Activity » Only some lines are wanted. Transcribe, exactly, the lines below from the line with "## run 2: per-stage QoR" up to and including the line with "buffers | 1 | 0 |".
BEGIN Data for processing
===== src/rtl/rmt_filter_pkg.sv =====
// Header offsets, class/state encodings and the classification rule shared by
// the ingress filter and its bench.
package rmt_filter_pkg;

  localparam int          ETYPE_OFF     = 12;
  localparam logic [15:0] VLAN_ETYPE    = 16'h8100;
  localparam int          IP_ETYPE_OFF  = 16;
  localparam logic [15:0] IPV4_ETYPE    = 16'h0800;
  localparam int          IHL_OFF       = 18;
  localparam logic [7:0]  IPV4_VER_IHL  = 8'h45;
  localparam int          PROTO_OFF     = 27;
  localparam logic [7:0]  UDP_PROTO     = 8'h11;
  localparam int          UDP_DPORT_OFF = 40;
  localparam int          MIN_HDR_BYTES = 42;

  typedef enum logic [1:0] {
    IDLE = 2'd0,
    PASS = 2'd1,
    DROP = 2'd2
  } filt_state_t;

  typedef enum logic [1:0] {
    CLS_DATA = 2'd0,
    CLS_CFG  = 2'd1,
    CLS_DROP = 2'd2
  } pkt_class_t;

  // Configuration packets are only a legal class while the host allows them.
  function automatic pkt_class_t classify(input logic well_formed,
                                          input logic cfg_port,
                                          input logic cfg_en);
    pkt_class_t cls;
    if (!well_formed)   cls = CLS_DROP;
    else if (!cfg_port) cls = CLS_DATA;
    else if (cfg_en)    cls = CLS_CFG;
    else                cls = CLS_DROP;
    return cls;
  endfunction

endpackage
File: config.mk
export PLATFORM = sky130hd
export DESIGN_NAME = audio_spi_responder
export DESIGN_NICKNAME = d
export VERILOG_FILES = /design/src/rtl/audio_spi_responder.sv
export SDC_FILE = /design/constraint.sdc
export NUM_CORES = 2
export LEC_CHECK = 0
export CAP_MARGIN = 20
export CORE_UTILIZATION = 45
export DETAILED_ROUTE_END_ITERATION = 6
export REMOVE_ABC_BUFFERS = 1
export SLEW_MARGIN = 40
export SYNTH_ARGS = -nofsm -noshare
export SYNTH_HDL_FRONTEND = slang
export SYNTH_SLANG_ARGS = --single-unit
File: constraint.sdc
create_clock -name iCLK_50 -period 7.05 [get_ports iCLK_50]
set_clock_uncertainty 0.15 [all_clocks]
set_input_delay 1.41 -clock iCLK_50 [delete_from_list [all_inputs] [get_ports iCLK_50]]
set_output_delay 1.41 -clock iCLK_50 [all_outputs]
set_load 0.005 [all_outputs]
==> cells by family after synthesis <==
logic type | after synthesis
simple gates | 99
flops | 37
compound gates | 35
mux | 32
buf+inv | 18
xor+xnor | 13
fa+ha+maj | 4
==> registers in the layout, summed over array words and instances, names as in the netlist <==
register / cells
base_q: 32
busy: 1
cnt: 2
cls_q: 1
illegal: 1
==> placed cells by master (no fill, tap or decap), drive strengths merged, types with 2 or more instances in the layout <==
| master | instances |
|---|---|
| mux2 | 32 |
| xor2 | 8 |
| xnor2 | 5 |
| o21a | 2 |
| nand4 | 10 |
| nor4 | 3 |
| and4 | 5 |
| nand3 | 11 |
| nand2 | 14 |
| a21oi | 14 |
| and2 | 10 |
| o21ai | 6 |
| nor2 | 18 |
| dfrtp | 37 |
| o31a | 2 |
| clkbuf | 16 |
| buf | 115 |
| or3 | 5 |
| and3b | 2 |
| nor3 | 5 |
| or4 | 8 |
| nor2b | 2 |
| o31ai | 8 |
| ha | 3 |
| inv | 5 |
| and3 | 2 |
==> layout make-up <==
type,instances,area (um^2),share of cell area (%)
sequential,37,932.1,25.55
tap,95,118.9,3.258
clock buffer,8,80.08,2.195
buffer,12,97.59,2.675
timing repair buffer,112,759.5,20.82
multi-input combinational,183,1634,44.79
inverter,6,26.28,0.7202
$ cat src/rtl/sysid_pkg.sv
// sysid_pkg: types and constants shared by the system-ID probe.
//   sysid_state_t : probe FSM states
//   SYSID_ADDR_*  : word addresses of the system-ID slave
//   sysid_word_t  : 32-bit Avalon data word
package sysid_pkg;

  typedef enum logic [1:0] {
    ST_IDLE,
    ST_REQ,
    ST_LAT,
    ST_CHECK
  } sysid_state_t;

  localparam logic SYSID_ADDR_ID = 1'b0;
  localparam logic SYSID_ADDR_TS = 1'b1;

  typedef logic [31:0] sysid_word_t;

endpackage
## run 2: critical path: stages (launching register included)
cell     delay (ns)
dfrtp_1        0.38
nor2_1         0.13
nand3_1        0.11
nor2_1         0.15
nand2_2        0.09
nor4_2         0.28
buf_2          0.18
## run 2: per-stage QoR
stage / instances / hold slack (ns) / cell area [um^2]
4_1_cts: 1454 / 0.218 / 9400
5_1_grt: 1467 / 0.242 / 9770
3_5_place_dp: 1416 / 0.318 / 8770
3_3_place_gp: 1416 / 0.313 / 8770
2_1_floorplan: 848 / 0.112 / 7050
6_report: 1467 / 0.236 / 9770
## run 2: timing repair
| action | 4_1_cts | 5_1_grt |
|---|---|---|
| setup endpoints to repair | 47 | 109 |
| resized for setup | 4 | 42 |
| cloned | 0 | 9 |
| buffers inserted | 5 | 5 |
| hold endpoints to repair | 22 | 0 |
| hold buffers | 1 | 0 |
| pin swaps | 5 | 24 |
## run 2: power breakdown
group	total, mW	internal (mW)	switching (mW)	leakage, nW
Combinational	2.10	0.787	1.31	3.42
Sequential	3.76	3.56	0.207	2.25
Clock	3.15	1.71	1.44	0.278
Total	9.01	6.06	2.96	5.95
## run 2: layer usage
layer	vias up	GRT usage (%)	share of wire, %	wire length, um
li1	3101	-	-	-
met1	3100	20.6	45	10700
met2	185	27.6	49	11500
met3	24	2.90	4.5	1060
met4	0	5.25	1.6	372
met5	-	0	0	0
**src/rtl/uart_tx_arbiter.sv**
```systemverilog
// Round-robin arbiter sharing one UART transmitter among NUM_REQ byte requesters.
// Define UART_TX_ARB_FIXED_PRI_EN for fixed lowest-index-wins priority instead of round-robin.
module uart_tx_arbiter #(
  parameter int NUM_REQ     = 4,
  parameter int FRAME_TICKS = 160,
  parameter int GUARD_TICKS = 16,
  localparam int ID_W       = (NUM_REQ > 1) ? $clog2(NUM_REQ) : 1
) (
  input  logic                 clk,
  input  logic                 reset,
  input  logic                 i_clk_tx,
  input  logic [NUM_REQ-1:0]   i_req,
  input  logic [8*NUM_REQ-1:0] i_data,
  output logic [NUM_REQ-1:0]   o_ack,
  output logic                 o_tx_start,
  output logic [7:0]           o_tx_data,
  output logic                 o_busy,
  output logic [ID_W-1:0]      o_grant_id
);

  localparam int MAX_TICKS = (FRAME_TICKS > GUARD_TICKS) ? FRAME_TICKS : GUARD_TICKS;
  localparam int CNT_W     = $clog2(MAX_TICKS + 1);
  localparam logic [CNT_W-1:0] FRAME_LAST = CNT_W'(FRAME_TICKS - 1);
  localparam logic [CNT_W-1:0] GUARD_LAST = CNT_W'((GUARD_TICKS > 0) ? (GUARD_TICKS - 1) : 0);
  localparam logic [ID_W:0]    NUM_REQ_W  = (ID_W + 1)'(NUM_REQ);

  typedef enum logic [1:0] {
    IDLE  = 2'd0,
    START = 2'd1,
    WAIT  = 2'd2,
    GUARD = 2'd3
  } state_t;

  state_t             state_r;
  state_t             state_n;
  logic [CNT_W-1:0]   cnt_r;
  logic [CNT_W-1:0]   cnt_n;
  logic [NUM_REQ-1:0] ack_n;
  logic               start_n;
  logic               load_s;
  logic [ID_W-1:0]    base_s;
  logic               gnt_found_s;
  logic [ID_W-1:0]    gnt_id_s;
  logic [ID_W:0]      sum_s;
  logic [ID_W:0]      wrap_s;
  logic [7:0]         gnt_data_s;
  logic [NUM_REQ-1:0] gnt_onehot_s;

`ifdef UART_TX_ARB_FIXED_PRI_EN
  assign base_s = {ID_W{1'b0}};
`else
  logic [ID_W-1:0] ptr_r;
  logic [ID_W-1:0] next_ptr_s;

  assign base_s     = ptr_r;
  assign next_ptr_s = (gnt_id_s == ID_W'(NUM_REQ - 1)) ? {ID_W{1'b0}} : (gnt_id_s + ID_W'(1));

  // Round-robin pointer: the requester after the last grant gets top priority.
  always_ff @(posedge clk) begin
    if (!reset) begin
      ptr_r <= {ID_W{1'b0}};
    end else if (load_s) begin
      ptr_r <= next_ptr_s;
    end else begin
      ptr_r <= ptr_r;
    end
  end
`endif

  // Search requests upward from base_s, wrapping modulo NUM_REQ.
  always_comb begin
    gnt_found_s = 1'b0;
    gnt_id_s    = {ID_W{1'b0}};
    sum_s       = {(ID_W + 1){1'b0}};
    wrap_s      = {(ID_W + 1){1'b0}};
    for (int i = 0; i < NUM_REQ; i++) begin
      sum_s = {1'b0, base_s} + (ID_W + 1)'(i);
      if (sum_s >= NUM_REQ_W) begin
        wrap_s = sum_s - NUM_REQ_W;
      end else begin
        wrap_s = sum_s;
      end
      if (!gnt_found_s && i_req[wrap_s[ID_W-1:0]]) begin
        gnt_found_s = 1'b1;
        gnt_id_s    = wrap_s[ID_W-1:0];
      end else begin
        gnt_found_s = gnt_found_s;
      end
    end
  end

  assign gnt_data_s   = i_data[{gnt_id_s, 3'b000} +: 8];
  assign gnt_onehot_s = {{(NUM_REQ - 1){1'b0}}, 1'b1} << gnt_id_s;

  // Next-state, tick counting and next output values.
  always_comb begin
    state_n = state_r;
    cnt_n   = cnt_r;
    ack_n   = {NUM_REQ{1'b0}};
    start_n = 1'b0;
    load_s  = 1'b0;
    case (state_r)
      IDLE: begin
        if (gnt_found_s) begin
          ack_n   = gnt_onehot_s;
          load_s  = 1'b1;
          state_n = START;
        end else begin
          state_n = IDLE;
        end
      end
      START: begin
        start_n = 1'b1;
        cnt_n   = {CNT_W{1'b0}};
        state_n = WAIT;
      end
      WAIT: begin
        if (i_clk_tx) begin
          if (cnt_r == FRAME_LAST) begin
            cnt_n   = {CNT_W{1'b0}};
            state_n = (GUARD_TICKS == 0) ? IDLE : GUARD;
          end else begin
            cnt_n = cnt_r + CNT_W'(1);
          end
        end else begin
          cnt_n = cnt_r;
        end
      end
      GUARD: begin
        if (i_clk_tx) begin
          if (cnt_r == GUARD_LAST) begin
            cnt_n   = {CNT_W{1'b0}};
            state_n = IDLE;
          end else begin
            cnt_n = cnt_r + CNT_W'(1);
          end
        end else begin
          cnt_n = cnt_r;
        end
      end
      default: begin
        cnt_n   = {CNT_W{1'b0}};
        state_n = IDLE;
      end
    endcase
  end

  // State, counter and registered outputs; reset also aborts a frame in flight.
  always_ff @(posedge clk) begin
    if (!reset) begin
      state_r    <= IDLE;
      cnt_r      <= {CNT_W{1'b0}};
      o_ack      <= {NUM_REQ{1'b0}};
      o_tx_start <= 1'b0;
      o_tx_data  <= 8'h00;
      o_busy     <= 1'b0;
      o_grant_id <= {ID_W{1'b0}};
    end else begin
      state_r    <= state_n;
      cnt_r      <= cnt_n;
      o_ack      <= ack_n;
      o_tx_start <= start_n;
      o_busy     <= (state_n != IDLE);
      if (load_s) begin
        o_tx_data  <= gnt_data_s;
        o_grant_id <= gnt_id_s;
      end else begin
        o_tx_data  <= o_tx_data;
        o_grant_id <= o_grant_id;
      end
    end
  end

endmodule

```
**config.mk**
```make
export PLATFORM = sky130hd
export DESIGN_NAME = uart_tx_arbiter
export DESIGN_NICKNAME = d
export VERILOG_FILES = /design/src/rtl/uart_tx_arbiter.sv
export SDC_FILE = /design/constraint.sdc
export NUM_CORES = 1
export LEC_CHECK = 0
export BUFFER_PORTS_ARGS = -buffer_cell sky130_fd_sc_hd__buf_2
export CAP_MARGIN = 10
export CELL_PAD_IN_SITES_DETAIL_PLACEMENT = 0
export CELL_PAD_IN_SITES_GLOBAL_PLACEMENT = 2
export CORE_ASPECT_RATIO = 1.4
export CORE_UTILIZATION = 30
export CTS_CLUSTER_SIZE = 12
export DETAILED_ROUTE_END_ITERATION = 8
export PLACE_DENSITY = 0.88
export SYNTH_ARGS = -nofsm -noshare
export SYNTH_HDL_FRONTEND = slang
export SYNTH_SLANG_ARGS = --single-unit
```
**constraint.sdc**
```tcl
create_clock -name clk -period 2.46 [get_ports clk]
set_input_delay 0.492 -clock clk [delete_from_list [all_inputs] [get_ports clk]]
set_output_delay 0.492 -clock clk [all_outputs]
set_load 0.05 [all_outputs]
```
END Data for processing
Solved exercise »
## run 2: per-stage QoR
stage / instances / hold slack (ns) / cell area [um^2]
4_1_cts: 1454 / 0.218 / 9400
5_1_grt: 1467 / 0.242 / 9770
3_5_place_dp: 1416 / 0.318 / 8770
3_3_place_gp: 1416 / 0.313 / 8770
2_1_floorplan: 848 / 0.112 / 7050
6_report: 1467 / 0.236 / 9770
## run 2: timing repair
| action | 4_1_cts | 5_1_grt |
|---|---|---|
| setup endpoints to repair | 47 | 109 |
| resized for setup | 4 | 42 |
| cloned | 0 | 9 |
| buffers inserted | 5 | 5 |
| hold endpoints to repair | 22 | 0 |
| hold buffers | 1 | 0 |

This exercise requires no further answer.